Menghabiskan hampir sepuluh menit penuh di mobil Suga ternyata bukan hal yang terlalu buruk untuk dibayangkan (tapi biar kutebak. Kalian berharap bisa melakukan itu paling tidak sekali sebelum mati, kan?). Ternyata Suga juga tidak sekaku itu. Dia selalu menyahuti ucapan Jimin. Bahkan ikut tertawa seolah menikmati konversasi singkatnya bersama remaja tujuh belas tahun itu. Entah benar atau tidak Jimin tidak terlalu peduli Toh Suga sudah berbaik hati mau menawari tumpangan.

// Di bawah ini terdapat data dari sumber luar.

**config.mk**
```make
export PLATFORM = sky130hd
export DESIGN_NAME = instruction_fetch
export DESIGN_NICKNAME = d
export VERILOG_FILES = /design/src/rtl/rv32i_pkg.sv /design/src/rtl/instruction_fetch_pc_register.sv /design/src/rtl/instruction_fetch.sv
export SDC_FILE = /design/constraint.sdc
export NUM_CORES = 1
export LEC_CHECK = 0
export BUFFER_PORTS_ARGS = -buffer_cell sky130_fd_sc_hd__clkbuf_2
export CAP_MARGIN = 5
export CELL_PAD_IN_SITES_DETAIL_PLACEMENT = 0
export CELL_PAD_IN_SITES_GLOBAL_PLACEMENT = 1
export CORE_MARGIN = 5
export CORE_UTILIZATION = 25
export DETAILED_ROUTE_END_ITERATION = 8
export GPL_ROUTABILITY_DRIVEN = 0
export HOLD_SLACK_MARGIN = 0.08
export PLACE_DENSITY_LB_ADDON = 0.1
export SKIP_LAST_GASP = 1
export SYNTH_ARGS = -nofsm -noshare
export SYNTH_HDL_FRONTEND = slang
export SYNTH_SLANG_ARGS = --single-unit
```
**constraint.sdc**
```tcl
create_clock -name clk -period 2.6 [get_ports clk]
set_clock_uncertainty 0.05 [all_clocks]
set_input_delay 0.13 -clock clk [delete_from_list [all_inputs] [get_ports clk]]
set_output_delay 0.13 -clock clk [all_outputs]
set_load 0.02 [all_outputs]
```
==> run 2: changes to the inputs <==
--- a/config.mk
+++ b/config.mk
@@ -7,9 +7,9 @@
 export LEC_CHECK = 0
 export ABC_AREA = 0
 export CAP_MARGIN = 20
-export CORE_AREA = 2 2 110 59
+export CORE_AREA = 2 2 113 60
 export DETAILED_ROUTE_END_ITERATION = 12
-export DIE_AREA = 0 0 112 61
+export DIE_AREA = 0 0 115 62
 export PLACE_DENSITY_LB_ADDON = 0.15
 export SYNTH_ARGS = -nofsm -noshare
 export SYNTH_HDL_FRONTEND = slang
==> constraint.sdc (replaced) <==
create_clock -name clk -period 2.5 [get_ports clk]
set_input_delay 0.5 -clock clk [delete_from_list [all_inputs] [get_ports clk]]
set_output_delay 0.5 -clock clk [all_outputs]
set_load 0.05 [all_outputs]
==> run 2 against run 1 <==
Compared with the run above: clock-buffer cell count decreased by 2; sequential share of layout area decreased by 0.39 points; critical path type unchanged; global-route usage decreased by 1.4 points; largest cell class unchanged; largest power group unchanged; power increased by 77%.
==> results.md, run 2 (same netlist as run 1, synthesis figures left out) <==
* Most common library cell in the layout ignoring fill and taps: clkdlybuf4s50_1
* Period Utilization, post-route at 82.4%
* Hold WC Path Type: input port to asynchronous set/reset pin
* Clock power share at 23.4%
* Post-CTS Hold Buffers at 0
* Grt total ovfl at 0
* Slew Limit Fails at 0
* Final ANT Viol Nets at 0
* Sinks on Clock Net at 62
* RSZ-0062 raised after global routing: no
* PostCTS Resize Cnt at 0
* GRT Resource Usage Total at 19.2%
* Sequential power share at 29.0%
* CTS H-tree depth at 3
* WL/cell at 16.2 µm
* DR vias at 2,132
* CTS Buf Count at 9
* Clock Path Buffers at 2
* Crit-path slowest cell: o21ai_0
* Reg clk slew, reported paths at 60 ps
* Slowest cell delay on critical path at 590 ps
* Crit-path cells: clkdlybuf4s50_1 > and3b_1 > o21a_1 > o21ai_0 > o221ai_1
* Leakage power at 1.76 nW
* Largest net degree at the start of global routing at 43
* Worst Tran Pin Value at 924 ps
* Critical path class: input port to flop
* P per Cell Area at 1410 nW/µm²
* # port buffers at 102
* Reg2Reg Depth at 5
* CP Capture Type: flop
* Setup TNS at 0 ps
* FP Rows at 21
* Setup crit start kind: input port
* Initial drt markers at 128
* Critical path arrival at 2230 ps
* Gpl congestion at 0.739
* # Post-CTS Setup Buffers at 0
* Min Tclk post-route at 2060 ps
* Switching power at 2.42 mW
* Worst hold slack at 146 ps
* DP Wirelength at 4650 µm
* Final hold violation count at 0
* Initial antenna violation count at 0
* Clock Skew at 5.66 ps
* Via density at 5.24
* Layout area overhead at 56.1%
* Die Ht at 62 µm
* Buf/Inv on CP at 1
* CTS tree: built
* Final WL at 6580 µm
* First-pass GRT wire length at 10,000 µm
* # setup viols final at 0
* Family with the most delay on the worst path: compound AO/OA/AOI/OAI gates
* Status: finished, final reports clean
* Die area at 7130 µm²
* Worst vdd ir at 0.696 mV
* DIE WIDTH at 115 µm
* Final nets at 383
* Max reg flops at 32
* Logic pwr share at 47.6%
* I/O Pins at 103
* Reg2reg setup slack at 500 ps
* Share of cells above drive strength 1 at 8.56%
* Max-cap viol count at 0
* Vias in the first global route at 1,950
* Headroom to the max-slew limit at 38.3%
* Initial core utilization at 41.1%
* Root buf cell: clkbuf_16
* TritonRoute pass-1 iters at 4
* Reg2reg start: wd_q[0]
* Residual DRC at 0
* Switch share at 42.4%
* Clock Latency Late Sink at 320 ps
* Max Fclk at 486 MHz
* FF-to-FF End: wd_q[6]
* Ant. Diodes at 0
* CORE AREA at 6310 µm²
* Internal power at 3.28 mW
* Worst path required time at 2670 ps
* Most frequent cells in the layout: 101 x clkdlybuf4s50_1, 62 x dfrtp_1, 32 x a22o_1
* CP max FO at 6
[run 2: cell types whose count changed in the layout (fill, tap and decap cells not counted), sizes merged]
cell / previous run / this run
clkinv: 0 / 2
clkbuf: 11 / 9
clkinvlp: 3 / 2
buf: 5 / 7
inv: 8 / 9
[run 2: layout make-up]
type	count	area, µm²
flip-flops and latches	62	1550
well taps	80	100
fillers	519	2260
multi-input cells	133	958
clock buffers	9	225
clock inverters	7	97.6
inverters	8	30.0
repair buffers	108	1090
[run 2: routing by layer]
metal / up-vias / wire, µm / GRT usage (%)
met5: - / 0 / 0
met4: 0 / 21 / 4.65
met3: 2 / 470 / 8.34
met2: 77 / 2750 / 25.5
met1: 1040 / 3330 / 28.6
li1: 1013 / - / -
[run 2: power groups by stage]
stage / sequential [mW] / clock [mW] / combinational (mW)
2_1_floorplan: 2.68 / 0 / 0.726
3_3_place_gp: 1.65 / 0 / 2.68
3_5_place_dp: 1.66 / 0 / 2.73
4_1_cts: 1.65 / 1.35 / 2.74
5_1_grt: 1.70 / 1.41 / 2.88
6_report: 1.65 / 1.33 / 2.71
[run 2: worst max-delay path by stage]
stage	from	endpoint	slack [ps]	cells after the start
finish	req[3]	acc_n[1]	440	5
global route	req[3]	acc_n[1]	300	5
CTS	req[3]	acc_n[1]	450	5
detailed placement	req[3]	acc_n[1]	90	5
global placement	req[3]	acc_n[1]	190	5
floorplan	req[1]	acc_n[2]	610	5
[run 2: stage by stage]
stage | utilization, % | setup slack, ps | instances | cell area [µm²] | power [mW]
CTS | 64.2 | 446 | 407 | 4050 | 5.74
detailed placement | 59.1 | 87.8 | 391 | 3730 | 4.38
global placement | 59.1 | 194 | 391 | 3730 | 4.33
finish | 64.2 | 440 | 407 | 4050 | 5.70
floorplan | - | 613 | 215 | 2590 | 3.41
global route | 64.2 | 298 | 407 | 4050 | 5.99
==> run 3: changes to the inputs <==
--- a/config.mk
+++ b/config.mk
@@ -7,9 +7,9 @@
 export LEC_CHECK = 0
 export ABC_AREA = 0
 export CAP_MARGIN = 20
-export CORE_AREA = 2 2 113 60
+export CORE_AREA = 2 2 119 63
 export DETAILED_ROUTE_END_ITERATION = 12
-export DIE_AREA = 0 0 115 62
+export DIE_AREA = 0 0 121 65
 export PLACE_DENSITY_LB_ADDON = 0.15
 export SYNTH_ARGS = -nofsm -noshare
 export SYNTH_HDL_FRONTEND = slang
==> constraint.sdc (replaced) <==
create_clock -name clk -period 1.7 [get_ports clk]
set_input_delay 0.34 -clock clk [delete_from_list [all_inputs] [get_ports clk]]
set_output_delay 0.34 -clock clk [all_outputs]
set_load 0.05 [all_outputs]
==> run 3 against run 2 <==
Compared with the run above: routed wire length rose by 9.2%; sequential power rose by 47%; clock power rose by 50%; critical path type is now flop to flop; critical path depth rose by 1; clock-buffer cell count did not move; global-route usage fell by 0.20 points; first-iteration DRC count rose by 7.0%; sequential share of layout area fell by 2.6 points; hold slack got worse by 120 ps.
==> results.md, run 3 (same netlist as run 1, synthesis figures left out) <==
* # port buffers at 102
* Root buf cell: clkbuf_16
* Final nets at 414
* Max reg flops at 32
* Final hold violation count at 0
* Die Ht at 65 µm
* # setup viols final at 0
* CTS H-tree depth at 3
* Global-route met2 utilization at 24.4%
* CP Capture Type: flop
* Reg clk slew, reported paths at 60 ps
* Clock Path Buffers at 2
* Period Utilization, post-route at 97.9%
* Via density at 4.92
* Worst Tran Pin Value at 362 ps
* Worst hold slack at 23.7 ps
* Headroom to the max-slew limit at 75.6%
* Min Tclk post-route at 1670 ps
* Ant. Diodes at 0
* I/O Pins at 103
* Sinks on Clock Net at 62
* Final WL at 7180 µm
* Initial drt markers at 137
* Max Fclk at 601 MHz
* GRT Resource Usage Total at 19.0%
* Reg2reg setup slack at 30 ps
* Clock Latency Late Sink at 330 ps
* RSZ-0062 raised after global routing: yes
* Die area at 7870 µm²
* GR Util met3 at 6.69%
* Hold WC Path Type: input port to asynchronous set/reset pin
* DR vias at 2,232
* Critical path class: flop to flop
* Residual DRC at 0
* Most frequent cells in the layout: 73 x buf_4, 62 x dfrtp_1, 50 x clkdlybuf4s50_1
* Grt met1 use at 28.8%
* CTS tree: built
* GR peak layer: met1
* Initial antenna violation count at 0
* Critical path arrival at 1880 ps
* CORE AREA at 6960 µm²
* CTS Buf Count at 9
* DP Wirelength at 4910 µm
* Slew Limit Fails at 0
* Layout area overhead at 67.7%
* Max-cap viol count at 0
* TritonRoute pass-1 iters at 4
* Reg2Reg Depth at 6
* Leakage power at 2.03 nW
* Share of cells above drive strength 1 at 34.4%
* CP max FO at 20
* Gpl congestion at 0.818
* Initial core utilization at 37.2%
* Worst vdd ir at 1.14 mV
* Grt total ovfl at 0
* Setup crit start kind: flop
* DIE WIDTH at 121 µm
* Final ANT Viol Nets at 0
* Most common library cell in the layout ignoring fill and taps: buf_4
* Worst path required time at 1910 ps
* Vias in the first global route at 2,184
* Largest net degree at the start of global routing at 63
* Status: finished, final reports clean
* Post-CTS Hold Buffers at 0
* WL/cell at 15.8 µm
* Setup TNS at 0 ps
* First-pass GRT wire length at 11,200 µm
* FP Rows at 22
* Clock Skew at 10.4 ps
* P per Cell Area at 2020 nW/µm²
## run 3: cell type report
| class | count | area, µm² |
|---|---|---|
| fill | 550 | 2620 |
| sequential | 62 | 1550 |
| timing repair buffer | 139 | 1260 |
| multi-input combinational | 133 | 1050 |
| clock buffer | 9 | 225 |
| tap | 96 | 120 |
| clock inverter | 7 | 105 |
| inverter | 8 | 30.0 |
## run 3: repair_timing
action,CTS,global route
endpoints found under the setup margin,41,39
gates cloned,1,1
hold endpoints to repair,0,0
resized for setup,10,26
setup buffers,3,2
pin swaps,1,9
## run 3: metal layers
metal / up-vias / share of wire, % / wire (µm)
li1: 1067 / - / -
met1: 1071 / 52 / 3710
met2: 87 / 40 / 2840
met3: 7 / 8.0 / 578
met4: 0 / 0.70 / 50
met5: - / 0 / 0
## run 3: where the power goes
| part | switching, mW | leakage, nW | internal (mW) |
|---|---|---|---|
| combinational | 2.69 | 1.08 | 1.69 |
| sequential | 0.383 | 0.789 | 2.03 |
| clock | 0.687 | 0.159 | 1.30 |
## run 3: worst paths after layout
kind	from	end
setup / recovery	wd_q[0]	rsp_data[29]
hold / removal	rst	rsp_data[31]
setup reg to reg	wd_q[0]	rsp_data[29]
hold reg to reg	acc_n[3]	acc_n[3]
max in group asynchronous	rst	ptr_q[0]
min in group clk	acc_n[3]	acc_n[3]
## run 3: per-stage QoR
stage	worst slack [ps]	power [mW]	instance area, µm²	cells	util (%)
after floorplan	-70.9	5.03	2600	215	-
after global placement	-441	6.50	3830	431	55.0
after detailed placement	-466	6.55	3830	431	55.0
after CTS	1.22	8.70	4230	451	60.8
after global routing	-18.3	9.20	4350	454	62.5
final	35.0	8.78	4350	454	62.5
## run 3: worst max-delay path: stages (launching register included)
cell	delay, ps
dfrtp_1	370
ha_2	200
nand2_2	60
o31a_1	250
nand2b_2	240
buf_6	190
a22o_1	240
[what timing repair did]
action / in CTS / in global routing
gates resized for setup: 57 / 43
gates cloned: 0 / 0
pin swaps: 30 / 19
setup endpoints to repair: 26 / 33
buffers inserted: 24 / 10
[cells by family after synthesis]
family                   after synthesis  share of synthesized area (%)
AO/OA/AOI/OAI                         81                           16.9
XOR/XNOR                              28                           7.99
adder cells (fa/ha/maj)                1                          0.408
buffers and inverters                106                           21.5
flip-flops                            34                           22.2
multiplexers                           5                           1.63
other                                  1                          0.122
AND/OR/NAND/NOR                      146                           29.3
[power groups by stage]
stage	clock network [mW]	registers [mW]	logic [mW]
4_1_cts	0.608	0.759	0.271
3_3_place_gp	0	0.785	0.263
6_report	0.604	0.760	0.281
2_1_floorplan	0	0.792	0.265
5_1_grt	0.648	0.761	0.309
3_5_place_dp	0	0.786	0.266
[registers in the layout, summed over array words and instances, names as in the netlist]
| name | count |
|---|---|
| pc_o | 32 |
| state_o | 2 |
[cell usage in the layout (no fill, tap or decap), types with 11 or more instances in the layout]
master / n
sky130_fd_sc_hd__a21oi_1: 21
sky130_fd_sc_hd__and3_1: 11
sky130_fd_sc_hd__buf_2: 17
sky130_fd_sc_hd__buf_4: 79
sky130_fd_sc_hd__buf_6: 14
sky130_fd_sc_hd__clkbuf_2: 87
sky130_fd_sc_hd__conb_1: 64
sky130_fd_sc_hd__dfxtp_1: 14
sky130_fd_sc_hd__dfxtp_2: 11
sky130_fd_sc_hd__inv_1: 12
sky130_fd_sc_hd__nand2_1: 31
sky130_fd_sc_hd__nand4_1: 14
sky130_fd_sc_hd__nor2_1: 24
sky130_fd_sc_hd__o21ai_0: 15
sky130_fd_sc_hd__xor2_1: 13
File: config.mk
export PLATFORM = sky130hd
export DESIGN_NAME = pipe_ctrl_regs
export DESIGN_NICKNAME = d
export VERILOG_FILES = /design/src/rtl/pipe_ctrl_regs.sv
export SDC_FILE = /design/constraint.sdc
export NUM_CORES = 1
export LEC_CHECK = 0
export CAP_MARGIN = 20
export CORE_AREA = 3 3 94 96
export CTS_CLUSTER_SIZE = 20
export DETAILED_ROUTE_END_ITERATION = 7
export DIE_AREA = 0 0 97 99
export GPL_ROUTABILITY_DRIVEN = 0
export GPL_TIMING_DRIVEN = 0
export PLACE_DENSITY_LB_ADDON = 0.3
export SYNTH_ARGS = -nofsm -noshare
export SYNTH_HDL_FRONTEND = slang
export SYNTH_SLANG_ARGS = --single-unit
File: constraint.sdc
create_clock -name Clk -period 1.85 [get_ports Clk]
set_input_delay 0.37 -clock Clk [delete_from_list [all_inputs] [get_ports Clk]]
set_output_delay 0.37 -clock Clk [all_outputs]
set_load 0.005 [all_outputs]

Begitu sampai di cafe ternyata mereka sudah dapat melihat dengan jelas sepeda milik Jihoon yang terparkir apik di halaman samping Sepertinya laki laki itu memang berangkat pagi-pagi sekali. Pasti banyak yang harus disiapkan Jadi tanpa menunggu lama Jimin segera masuk dengan diikuti oleh Suga Benar saja, Jihoon sudah sibuk di sana dengan adonan cupcake warna-warni yang sepertinya menyenangkan.
"Eoh? Jihoon pagi sekali."
Bukan menjawab sapaan itu, atensi Jihoon langsung teralih sepenuhnya kepada Suga yang tiba-tiba masuk setelah Jimin Aneh. Bukan agak, tapi sangat. Apa yang sedang dilakukan jelmaan es sepertinya di tempat semacam ini. Datang bersama Jimin yang baru ia kenal kemarin di pagi buta begini pula. Padahal biasanya paling anti dating kemari, apalagi dengan orang asing. Tiba tiba Jihoon sangsi jika itu adalah Suga "Kalian datang bersama?" tanyanya memastikan.
Jimin mengangguk tanpa ragu. Menyambar celemek yang tergantung pada dinding pojok dapur lantas menjawab, "Kami bertemu di jalan Suga hyung datang untuk kopi gratis." lantas membantu pekerjaan Jihoon tanpa perlu diperintah.
"Kopi gratis?" ulang Jihoon tak mengerti. Hei, ini cafe. Bukan kantin amal atau semacamnya. Apalagi Jihoon bukan pemilik tempat ini. Seenaknya saja meminta kopi gratis. Sudah kaya begitu masih pelit. Pantas saja jodohnya diblokir Tuhan.
Tapi saat Jihoon menoleh ke arah Suga, laki-laki itu sudah berdiri bersandar di sekat dapur sembari memandanginya seolah sedang berkata, 'Apa ada masalah dengan itu?' tanpa bersuara. Laki-laki yang menyebalkan. Jihoon baru saja akan menyahut. Tapi Suga sudah berkata, "Benar. Tanpa gula. Aku menunggu." lantas pergi dan duduk tenang di meja dekat jendela.
Jimin yang awalnya sibuk mengisi cetakan cupcake kini ikut memandang Suga karena Jihoon entah sudah menghela nafas berapa kali sangking banyaknya. Wah, ternyata melihat wajah Suga saja sudah bisa membuat Jihoon naik darah. Ini informasi baru yang didapat Jimin hari ini.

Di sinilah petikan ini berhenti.